• [What the exercise asks]
Only a number is wanted here: the count of lines in the data below where the string "among" occurs.

• [Input material]

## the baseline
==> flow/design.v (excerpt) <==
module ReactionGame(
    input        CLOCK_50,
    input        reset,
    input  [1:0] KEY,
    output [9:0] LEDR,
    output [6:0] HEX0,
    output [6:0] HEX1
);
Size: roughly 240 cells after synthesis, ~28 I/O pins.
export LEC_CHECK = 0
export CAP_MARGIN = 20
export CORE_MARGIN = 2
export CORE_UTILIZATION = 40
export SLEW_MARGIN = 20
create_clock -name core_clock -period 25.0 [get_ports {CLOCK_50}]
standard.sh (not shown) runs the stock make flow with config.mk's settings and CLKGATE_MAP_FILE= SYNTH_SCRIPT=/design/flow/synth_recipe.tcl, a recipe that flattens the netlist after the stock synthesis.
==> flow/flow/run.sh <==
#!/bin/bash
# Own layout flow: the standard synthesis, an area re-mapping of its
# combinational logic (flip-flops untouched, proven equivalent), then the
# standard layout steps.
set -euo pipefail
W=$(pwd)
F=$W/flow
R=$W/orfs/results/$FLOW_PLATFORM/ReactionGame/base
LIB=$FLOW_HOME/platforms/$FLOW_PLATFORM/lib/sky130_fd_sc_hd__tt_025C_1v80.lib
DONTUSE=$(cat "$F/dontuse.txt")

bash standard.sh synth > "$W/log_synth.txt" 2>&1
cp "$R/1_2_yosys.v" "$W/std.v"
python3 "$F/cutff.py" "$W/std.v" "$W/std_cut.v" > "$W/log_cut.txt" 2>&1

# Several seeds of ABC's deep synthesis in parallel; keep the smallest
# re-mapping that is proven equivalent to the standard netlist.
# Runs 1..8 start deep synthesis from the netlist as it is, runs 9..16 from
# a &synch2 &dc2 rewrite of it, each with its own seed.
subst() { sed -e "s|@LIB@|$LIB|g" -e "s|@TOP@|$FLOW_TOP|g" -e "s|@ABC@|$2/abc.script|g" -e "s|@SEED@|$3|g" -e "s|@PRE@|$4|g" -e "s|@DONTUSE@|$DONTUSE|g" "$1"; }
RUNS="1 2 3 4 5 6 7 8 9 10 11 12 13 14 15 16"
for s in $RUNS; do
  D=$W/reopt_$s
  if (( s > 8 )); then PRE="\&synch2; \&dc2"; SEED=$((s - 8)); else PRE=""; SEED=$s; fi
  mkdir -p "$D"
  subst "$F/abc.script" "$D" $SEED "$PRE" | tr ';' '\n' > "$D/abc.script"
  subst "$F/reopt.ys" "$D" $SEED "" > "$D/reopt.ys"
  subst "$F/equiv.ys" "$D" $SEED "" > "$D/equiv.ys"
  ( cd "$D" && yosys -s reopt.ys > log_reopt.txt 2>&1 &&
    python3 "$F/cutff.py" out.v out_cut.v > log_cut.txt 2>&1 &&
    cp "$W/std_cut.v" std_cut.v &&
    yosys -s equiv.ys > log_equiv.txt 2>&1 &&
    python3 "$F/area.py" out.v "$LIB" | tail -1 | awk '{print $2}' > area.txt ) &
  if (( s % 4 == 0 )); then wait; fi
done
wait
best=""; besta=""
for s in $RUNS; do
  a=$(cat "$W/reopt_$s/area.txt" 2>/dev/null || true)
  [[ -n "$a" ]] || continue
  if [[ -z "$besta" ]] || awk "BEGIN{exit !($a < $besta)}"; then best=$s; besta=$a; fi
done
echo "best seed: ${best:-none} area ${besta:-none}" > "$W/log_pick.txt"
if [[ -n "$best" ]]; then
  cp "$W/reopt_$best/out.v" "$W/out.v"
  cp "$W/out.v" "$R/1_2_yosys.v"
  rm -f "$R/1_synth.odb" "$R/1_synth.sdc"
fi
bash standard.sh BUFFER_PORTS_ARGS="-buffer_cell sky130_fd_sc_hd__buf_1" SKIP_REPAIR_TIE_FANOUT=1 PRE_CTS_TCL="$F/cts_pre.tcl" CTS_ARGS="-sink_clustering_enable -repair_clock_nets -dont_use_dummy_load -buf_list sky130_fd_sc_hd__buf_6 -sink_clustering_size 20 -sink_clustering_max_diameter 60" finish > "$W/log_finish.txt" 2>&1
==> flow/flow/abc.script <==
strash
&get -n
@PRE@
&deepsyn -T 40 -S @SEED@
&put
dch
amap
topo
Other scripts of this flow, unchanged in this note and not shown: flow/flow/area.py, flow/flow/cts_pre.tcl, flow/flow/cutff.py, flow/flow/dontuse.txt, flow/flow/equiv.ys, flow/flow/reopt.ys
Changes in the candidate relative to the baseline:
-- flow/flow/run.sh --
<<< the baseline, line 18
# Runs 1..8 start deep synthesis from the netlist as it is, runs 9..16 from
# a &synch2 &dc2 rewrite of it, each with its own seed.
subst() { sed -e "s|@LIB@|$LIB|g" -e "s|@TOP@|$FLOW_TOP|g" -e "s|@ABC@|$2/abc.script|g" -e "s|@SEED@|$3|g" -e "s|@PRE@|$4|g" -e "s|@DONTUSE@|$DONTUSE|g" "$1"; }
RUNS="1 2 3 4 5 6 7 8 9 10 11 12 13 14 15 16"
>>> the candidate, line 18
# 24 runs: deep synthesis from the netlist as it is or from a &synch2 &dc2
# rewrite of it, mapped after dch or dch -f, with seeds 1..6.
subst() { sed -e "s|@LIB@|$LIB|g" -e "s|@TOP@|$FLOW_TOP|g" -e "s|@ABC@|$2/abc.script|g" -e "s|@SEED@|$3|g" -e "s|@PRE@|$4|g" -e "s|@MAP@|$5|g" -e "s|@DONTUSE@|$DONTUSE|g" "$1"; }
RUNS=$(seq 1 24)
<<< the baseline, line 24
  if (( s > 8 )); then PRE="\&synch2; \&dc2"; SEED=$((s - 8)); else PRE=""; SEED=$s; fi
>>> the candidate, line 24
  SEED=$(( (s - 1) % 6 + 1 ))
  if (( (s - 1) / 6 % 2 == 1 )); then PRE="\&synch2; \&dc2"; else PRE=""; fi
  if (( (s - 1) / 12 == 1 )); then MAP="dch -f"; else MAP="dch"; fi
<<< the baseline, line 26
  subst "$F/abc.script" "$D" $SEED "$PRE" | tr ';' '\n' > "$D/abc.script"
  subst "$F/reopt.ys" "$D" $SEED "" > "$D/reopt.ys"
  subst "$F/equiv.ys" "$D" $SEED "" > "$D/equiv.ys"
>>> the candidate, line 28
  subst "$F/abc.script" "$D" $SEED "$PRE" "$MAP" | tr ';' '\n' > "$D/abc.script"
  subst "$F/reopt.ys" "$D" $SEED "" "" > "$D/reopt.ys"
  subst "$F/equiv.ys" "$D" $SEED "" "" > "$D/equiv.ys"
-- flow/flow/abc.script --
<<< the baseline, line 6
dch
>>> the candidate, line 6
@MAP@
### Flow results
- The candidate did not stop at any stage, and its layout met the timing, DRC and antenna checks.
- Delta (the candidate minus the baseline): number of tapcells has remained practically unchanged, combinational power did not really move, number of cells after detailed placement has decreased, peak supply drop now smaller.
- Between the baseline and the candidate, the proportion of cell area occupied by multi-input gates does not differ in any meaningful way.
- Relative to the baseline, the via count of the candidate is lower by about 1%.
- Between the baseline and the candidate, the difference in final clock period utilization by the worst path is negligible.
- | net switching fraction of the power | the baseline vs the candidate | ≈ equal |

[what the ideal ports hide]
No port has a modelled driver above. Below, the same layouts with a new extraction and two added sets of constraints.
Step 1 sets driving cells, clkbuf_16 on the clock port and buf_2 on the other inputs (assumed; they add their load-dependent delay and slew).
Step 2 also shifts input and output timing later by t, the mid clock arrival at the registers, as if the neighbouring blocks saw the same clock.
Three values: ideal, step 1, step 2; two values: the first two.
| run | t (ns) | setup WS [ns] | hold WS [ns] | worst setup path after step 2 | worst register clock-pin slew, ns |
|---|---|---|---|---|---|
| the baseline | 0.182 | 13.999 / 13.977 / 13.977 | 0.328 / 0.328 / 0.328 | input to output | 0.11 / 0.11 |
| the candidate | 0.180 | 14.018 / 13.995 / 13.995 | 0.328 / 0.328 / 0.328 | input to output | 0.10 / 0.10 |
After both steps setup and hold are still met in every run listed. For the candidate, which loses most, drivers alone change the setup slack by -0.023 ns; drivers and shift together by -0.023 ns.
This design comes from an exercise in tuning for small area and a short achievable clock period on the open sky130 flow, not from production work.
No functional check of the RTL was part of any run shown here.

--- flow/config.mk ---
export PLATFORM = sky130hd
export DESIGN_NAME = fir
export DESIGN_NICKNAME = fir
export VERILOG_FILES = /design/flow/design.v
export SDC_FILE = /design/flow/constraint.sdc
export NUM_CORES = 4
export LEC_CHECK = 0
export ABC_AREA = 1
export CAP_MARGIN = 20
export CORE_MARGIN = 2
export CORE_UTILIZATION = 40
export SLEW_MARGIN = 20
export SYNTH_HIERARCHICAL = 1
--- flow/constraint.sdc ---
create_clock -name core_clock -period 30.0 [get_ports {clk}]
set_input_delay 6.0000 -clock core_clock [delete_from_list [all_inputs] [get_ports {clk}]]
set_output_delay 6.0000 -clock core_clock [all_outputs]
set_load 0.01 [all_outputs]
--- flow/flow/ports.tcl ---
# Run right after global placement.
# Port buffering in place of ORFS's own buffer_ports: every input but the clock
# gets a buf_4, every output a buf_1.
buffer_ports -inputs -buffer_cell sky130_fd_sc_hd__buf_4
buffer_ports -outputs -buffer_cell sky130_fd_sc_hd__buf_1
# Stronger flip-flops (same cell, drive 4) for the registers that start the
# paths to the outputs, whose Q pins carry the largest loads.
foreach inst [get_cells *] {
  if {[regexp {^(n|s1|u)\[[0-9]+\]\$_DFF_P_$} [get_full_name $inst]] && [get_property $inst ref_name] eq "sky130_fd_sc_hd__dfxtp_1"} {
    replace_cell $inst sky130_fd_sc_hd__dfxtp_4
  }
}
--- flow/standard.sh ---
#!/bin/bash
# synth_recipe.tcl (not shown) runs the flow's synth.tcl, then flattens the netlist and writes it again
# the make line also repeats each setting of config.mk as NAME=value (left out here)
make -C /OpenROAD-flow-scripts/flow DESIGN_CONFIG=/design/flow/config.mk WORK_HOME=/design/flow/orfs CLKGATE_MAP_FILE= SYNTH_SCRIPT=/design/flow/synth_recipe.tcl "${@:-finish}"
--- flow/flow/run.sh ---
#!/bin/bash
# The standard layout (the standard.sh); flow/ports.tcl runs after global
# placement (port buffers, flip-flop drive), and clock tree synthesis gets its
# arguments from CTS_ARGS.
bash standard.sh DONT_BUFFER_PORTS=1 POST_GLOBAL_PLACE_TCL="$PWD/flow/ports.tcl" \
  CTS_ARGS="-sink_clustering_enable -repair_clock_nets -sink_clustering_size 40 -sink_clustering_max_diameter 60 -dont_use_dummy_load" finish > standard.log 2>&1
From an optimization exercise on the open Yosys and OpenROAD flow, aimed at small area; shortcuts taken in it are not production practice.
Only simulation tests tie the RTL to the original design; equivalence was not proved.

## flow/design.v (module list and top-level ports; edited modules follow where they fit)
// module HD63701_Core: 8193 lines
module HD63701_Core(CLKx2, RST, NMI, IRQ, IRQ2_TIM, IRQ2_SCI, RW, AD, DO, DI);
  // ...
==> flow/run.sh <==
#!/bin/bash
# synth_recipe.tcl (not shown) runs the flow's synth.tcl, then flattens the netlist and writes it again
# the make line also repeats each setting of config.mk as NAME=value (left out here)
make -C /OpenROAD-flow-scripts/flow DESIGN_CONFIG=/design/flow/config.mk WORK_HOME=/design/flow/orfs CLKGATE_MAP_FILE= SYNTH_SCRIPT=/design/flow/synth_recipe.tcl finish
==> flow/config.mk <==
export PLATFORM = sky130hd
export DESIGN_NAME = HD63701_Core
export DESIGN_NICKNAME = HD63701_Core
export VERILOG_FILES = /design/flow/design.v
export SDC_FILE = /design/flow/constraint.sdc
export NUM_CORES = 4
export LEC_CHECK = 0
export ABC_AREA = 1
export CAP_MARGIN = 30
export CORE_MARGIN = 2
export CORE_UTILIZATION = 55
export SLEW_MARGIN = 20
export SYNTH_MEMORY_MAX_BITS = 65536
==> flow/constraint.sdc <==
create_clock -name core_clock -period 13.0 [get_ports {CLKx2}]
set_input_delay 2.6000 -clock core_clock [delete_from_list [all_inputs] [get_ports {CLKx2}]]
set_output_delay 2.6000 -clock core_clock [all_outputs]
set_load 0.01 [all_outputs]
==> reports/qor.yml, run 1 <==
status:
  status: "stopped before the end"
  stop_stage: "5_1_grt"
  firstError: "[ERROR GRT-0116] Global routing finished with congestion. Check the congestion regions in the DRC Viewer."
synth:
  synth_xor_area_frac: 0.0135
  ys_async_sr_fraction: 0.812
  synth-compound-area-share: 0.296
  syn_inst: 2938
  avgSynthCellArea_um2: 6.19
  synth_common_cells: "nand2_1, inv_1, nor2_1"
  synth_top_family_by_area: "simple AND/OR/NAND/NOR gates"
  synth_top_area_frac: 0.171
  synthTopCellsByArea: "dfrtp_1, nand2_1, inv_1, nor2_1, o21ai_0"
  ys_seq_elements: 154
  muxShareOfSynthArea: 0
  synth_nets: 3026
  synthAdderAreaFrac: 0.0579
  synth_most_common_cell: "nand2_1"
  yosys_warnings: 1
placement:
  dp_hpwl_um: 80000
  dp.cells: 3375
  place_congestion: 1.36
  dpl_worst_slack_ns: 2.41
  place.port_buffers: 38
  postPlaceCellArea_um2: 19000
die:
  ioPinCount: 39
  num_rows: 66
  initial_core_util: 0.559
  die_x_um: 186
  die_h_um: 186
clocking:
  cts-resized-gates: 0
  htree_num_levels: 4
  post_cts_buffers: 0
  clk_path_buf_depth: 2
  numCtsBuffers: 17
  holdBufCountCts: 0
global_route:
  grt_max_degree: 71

* * *

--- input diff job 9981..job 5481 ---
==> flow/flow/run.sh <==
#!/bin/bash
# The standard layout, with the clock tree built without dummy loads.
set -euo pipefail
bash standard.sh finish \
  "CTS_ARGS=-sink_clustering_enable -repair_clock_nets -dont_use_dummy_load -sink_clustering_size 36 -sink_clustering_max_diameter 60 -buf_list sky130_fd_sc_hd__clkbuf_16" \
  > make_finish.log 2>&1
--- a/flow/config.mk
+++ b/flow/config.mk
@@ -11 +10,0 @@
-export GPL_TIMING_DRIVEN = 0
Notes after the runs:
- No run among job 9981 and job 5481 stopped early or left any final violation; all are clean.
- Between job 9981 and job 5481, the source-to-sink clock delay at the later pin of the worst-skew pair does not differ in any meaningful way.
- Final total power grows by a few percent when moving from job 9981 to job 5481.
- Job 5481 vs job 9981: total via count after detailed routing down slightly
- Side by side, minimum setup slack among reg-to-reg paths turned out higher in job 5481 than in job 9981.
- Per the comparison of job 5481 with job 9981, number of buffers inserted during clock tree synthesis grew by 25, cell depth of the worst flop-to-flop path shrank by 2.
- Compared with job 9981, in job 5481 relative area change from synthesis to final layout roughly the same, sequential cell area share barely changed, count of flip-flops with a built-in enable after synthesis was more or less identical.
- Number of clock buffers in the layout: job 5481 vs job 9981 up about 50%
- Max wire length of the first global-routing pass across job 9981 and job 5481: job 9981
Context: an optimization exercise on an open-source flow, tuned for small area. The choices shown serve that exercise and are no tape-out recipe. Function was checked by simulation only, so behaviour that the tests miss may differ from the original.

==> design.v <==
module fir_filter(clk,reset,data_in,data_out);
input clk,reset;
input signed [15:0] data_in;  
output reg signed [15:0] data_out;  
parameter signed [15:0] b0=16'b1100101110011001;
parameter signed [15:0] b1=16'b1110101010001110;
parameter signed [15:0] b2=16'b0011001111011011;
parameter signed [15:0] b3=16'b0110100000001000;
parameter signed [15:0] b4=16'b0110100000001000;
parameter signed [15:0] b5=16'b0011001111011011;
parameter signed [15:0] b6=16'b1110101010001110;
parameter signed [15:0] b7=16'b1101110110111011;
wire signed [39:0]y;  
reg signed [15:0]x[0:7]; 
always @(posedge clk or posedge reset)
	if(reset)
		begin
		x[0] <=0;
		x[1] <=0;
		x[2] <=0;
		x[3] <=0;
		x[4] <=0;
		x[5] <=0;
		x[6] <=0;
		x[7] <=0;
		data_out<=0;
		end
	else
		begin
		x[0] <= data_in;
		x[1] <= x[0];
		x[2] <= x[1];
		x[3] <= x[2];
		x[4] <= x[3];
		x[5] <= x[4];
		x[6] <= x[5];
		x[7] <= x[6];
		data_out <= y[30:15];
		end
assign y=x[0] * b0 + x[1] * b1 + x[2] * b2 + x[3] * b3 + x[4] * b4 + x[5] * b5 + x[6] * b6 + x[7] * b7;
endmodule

• [Completed task]
2